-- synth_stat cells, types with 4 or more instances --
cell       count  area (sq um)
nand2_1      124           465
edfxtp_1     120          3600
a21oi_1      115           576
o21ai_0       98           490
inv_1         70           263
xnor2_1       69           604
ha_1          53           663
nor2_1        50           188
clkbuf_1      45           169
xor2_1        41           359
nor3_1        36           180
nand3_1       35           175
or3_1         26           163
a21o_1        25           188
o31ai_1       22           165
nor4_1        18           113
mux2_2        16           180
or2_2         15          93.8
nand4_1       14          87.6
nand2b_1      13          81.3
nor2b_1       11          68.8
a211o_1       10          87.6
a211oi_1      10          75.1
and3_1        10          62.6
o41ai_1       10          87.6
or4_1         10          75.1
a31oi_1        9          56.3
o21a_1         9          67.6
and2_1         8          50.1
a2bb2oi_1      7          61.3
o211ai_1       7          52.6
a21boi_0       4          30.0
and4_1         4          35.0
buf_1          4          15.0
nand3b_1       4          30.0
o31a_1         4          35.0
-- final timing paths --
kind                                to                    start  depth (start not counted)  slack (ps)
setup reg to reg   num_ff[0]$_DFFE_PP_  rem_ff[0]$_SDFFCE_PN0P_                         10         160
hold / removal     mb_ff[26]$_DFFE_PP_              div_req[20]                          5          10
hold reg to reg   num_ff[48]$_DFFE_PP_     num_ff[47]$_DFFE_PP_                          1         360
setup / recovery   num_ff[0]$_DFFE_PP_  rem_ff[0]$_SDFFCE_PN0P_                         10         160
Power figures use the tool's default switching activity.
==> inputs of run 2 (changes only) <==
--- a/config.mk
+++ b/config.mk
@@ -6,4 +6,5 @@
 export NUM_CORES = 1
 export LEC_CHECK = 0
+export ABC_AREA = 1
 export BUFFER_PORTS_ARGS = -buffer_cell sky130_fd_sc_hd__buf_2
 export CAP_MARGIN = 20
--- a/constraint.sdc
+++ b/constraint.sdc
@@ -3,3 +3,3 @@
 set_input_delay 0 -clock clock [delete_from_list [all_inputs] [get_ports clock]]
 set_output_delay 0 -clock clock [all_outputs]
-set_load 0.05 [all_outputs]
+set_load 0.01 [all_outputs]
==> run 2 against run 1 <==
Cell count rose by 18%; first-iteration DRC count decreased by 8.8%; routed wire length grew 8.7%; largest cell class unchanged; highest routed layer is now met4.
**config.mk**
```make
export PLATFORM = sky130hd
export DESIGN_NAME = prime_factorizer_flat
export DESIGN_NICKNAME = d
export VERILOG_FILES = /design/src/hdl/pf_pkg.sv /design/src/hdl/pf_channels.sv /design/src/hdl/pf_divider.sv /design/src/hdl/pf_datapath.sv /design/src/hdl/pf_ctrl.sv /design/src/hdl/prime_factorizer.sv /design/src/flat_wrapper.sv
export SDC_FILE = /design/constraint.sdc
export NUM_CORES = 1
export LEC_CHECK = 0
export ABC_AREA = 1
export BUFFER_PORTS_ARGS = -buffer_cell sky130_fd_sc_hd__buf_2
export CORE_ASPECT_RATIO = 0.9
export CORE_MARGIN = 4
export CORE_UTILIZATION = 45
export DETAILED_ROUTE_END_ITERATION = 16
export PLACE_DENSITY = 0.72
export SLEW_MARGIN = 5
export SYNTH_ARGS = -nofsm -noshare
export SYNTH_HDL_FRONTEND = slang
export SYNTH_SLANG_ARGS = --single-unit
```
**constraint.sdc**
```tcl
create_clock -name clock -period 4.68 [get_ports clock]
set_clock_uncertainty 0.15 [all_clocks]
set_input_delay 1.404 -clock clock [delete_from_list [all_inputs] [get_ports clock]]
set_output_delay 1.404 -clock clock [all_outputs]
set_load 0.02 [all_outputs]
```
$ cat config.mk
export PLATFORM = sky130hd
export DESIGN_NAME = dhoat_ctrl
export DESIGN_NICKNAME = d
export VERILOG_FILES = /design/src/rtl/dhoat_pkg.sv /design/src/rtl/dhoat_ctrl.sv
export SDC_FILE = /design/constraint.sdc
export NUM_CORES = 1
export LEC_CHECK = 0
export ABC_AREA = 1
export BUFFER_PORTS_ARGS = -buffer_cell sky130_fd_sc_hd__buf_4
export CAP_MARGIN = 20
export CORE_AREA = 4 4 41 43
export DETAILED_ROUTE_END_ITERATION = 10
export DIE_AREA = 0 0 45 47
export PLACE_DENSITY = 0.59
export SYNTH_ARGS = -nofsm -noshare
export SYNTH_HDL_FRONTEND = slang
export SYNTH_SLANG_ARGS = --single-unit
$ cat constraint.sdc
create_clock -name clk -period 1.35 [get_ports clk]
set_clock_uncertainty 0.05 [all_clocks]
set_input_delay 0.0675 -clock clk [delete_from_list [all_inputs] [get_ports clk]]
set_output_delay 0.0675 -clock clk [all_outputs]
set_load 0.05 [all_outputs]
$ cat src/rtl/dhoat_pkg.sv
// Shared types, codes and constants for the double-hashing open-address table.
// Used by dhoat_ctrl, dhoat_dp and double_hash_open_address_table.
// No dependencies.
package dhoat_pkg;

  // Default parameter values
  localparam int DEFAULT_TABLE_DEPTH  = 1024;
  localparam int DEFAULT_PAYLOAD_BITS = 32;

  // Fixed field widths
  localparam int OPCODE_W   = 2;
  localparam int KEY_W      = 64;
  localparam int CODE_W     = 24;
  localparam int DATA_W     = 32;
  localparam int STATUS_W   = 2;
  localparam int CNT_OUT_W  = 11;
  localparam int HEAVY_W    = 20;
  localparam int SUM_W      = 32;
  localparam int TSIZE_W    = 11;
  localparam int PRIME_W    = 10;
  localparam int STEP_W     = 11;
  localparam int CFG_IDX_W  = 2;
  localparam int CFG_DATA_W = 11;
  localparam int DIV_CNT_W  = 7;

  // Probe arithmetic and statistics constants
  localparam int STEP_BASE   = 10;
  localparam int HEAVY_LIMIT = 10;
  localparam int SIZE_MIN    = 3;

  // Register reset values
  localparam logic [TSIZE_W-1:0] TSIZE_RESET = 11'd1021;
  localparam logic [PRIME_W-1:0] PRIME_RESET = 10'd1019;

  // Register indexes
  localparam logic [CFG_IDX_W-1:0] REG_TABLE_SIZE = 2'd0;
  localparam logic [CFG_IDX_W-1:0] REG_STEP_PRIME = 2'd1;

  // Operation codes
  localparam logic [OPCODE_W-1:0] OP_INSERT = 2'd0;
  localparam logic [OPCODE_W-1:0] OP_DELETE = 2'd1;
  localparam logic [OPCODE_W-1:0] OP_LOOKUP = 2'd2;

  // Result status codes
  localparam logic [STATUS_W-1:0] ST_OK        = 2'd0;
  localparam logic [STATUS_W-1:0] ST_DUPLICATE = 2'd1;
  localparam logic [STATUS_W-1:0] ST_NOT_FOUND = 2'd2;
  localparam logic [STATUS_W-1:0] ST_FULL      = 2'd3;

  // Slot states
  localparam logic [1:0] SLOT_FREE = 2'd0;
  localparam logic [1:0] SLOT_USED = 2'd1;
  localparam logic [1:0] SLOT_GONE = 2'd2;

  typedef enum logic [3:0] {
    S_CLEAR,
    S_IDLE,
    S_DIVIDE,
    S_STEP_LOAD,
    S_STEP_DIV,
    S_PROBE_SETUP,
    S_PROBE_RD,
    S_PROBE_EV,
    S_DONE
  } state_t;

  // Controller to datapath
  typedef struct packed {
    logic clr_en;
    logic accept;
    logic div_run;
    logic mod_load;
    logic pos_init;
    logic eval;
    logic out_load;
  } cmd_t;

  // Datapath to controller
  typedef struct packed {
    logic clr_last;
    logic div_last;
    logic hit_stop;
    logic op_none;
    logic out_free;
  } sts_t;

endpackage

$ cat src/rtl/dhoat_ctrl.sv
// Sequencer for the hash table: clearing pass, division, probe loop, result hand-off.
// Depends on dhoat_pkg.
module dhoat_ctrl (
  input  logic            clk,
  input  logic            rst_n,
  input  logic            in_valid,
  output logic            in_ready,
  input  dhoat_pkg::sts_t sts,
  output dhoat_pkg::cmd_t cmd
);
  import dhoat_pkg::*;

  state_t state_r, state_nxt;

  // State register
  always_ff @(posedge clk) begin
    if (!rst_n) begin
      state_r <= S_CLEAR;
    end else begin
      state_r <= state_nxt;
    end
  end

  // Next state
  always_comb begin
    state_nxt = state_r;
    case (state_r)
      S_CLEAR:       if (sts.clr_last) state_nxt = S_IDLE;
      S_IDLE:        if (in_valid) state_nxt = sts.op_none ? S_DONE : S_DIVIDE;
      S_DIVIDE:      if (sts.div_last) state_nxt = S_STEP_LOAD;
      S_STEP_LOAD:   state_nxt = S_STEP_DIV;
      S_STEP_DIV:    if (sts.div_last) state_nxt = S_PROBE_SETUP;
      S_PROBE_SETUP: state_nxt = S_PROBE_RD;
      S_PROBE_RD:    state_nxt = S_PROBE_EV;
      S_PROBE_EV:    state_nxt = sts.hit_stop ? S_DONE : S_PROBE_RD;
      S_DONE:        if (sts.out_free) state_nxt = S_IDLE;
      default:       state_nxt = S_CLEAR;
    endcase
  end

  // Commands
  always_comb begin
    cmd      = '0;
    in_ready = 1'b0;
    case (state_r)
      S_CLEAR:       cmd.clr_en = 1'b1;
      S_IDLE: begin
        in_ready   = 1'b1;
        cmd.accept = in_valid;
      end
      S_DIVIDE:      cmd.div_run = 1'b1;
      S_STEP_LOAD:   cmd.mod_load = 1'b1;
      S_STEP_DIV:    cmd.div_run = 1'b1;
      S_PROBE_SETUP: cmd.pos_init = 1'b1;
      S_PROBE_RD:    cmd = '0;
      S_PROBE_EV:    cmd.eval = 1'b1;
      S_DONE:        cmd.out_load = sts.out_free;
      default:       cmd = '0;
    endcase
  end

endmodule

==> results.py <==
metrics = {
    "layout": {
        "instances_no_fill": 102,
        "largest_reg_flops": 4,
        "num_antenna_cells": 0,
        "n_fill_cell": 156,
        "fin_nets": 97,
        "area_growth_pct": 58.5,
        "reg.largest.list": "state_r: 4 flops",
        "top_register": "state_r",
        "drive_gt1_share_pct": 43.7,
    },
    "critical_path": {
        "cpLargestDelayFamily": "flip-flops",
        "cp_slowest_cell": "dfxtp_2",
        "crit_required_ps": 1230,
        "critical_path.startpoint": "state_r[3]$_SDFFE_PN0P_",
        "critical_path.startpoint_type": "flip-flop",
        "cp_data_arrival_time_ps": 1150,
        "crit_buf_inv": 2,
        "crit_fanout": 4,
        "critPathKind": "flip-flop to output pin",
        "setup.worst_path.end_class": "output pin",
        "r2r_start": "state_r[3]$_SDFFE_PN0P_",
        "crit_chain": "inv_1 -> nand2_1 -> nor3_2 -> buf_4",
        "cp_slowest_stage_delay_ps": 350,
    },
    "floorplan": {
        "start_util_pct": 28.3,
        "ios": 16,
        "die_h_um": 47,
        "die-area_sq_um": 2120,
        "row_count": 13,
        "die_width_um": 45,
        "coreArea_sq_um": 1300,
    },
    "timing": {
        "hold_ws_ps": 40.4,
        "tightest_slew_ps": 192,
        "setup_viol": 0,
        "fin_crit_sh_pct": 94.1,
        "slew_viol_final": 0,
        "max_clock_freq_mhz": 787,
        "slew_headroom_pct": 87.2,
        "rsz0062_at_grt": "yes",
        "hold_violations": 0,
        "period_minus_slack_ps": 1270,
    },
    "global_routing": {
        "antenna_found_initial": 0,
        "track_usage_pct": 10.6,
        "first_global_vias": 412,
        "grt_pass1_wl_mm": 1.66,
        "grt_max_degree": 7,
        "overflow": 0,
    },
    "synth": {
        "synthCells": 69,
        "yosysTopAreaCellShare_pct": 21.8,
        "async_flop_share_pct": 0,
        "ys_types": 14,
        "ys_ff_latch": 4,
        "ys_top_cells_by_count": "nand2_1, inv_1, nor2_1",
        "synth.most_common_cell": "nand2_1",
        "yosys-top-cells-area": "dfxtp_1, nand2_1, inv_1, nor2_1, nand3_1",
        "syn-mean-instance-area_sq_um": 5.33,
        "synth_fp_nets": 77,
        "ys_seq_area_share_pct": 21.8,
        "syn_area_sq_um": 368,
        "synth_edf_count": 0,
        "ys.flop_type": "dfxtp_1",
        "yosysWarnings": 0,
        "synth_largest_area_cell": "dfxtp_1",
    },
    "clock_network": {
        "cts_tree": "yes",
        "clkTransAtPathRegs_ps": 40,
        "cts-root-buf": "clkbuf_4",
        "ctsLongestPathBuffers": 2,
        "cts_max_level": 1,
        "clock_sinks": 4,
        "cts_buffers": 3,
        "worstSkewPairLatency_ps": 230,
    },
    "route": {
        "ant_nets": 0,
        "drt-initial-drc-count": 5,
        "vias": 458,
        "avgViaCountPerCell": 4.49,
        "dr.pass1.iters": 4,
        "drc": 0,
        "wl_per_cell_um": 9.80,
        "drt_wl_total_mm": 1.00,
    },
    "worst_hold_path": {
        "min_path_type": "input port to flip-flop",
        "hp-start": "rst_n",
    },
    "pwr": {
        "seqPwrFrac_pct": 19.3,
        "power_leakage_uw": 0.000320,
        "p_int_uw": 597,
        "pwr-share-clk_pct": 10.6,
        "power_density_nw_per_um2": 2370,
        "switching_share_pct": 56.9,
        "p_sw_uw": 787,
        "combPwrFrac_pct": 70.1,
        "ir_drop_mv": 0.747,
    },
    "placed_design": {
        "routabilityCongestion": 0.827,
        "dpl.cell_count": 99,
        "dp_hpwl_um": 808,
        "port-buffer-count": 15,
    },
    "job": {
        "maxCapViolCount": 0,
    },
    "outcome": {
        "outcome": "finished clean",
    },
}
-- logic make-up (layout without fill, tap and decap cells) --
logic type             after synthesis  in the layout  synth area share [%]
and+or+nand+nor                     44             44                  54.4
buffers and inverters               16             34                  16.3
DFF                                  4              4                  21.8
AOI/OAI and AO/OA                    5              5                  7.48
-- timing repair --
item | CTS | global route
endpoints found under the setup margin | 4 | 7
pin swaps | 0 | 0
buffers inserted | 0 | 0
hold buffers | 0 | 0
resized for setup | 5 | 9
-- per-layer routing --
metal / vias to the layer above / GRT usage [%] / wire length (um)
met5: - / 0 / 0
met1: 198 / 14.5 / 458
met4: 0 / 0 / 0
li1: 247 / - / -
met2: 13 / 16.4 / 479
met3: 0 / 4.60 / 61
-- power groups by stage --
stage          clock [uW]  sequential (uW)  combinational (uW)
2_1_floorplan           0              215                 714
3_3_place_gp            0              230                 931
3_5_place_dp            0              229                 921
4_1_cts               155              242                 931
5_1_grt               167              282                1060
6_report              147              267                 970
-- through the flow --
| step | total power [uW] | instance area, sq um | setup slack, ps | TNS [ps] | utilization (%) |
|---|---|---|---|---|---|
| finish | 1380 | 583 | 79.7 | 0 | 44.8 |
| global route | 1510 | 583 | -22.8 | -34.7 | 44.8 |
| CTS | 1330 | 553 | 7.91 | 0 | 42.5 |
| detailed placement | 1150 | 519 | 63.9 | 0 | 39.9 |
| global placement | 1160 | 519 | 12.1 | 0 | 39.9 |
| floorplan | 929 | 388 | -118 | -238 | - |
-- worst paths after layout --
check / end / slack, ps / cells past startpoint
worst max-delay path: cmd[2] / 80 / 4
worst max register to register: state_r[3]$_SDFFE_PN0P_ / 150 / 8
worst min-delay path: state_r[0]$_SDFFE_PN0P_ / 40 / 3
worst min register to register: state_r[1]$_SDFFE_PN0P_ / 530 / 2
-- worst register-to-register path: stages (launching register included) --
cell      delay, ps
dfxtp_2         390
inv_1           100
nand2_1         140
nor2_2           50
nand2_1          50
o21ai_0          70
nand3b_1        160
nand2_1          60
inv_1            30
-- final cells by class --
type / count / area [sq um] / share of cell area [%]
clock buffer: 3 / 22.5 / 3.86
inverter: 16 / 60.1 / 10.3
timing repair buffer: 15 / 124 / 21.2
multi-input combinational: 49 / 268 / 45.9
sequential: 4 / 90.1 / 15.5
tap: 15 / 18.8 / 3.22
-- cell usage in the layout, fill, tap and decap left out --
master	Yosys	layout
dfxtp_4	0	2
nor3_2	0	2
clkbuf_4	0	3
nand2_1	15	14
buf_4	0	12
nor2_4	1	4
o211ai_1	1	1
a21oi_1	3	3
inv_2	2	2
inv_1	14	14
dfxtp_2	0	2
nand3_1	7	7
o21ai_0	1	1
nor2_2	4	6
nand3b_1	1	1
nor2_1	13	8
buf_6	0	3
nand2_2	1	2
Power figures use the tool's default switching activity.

☆ ☆ ☆ ☆

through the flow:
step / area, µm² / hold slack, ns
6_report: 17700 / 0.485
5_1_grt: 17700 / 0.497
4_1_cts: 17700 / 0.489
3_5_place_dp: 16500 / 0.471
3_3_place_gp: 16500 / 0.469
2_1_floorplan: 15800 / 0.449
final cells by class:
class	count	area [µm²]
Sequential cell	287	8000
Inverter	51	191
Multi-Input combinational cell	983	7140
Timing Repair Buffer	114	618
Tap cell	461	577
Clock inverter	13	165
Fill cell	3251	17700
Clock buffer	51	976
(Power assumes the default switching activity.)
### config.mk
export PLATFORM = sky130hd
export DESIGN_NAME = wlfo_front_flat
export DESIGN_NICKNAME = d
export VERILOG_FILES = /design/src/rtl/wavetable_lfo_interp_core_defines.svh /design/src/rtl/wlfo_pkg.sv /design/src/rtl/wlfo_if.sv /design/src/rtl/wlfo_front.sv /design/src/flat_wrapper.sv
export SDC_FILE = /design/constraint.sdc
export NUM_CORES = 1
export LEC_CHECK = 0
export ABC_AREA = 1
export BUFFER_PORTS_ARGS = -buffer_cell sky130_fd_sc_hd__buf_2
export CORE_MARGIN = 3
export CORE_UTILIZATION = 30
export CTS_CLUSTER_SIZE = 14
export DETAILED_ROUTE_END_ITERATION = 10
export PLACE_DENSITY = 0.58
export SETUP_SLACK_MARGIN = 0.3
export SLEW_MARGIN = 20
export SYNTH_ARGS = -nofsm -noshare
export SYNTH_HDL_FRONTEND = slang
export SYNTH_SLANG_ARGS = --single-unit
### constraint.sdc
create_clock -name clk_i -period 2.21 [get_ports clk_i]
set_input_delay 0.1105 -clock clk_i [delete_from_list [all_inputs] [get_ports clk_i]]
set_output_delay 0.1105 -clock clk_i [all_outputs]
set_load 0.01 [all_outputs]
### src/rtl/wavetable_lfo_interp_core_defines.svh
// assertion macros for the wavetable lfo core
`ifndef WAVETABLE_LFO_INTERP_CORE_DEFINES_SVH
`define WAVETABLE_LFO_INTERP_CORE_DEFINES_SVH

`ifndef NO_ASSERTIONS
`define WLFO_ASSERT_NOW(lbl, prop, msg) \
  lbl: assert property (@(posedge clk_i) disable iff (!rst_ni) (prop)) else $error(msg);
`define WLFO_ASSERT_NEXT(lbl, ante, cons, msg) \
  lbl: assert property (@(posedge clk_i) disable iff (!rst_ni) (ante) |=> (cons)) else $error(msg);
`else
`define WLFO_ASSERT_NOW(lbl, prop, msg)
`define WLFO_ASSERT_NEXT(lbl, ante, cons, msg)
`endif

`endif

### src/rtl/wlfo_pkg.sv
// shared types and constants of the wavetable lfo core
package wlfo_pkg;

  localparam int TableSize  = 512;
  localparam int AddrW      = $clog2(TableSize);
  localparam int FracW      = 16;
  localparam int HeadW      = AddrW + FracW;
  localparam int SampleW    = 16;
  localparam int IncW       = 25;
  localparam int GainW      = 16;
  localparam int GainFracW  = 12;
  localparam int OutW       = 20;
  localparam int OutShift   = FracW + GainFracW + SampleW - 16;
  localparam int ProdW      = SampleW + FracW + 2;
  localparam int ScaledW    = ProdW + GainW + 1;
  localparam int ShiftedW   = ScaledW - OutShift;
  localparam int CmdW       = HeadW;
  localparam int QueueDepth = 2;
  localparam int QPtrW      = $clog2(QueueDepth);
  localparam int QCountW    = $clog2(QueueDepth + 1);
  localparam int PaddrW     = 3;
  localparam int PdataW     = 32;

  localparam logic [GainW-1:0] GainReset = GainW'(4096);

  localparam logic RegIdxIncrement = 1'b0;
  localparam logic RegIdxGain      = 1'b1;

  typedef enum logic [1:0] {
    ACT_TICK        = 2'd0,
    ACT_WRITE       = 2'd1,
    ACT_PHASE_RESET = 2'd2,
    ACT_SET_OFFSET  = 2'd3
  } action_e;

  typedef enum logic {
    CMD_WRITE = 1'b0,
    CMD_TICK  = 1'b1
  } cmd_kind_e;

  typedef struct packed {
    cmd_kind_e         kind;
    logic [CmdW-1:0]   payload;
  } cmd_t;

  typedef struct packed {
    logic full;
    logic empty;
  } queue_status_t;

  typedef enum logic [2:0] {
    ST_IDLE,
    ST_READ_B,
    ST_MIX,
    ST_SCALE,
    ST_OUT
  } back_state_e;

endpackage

☆ ☆ ☆ ☆

Action item |
Within the listing above, locate the line containing "-- synth_stat cells, types" and the line containing "-- final timing". Reproduce those two lines and all lines between them exactly, with nothing added.

Answer to the problem |
-- synth_stat cells, types with 4 or more instances --
cell       count  area (sq um)
nand2_1      124           465
edfxtp_1     120          3600
a21oi_1      115           576
o21ai_0       98           490
inv_1         70           263
xnor2_1       69           604
ha_1          53           663
nor2_1        50           188
clkbuf_1      45           169
xor2_1        41           359
nor3_1        36           180
nand3_1       35           175
or3_1         26           163
a21o_1        25           188
o31ai_1       22           165
nor4_1        18           113
mux2_2        16           180
or2_2         15          93.8
nand4_1       14          87.6
nand2b_1      13          81.3
nor2b_1       11          68.8
a211o_1       10          87.6
a211oi_1      10          75.1
and3_1        10          62.6
o41ai_1       10          87.6
or4_1         10          75.1
a31oi_1        9          56.3
o21a_1         9          67.6
and2_1         8          50.1
a2bb2oi_1      7          61.3
o211ai_1       7          52.6
a21boi_0       4          30.0
and4_1         4          35.0
buf_1          4          15.0
nand3b_1       4          30.0
o31a_1         4          35.0
-- final timing paths --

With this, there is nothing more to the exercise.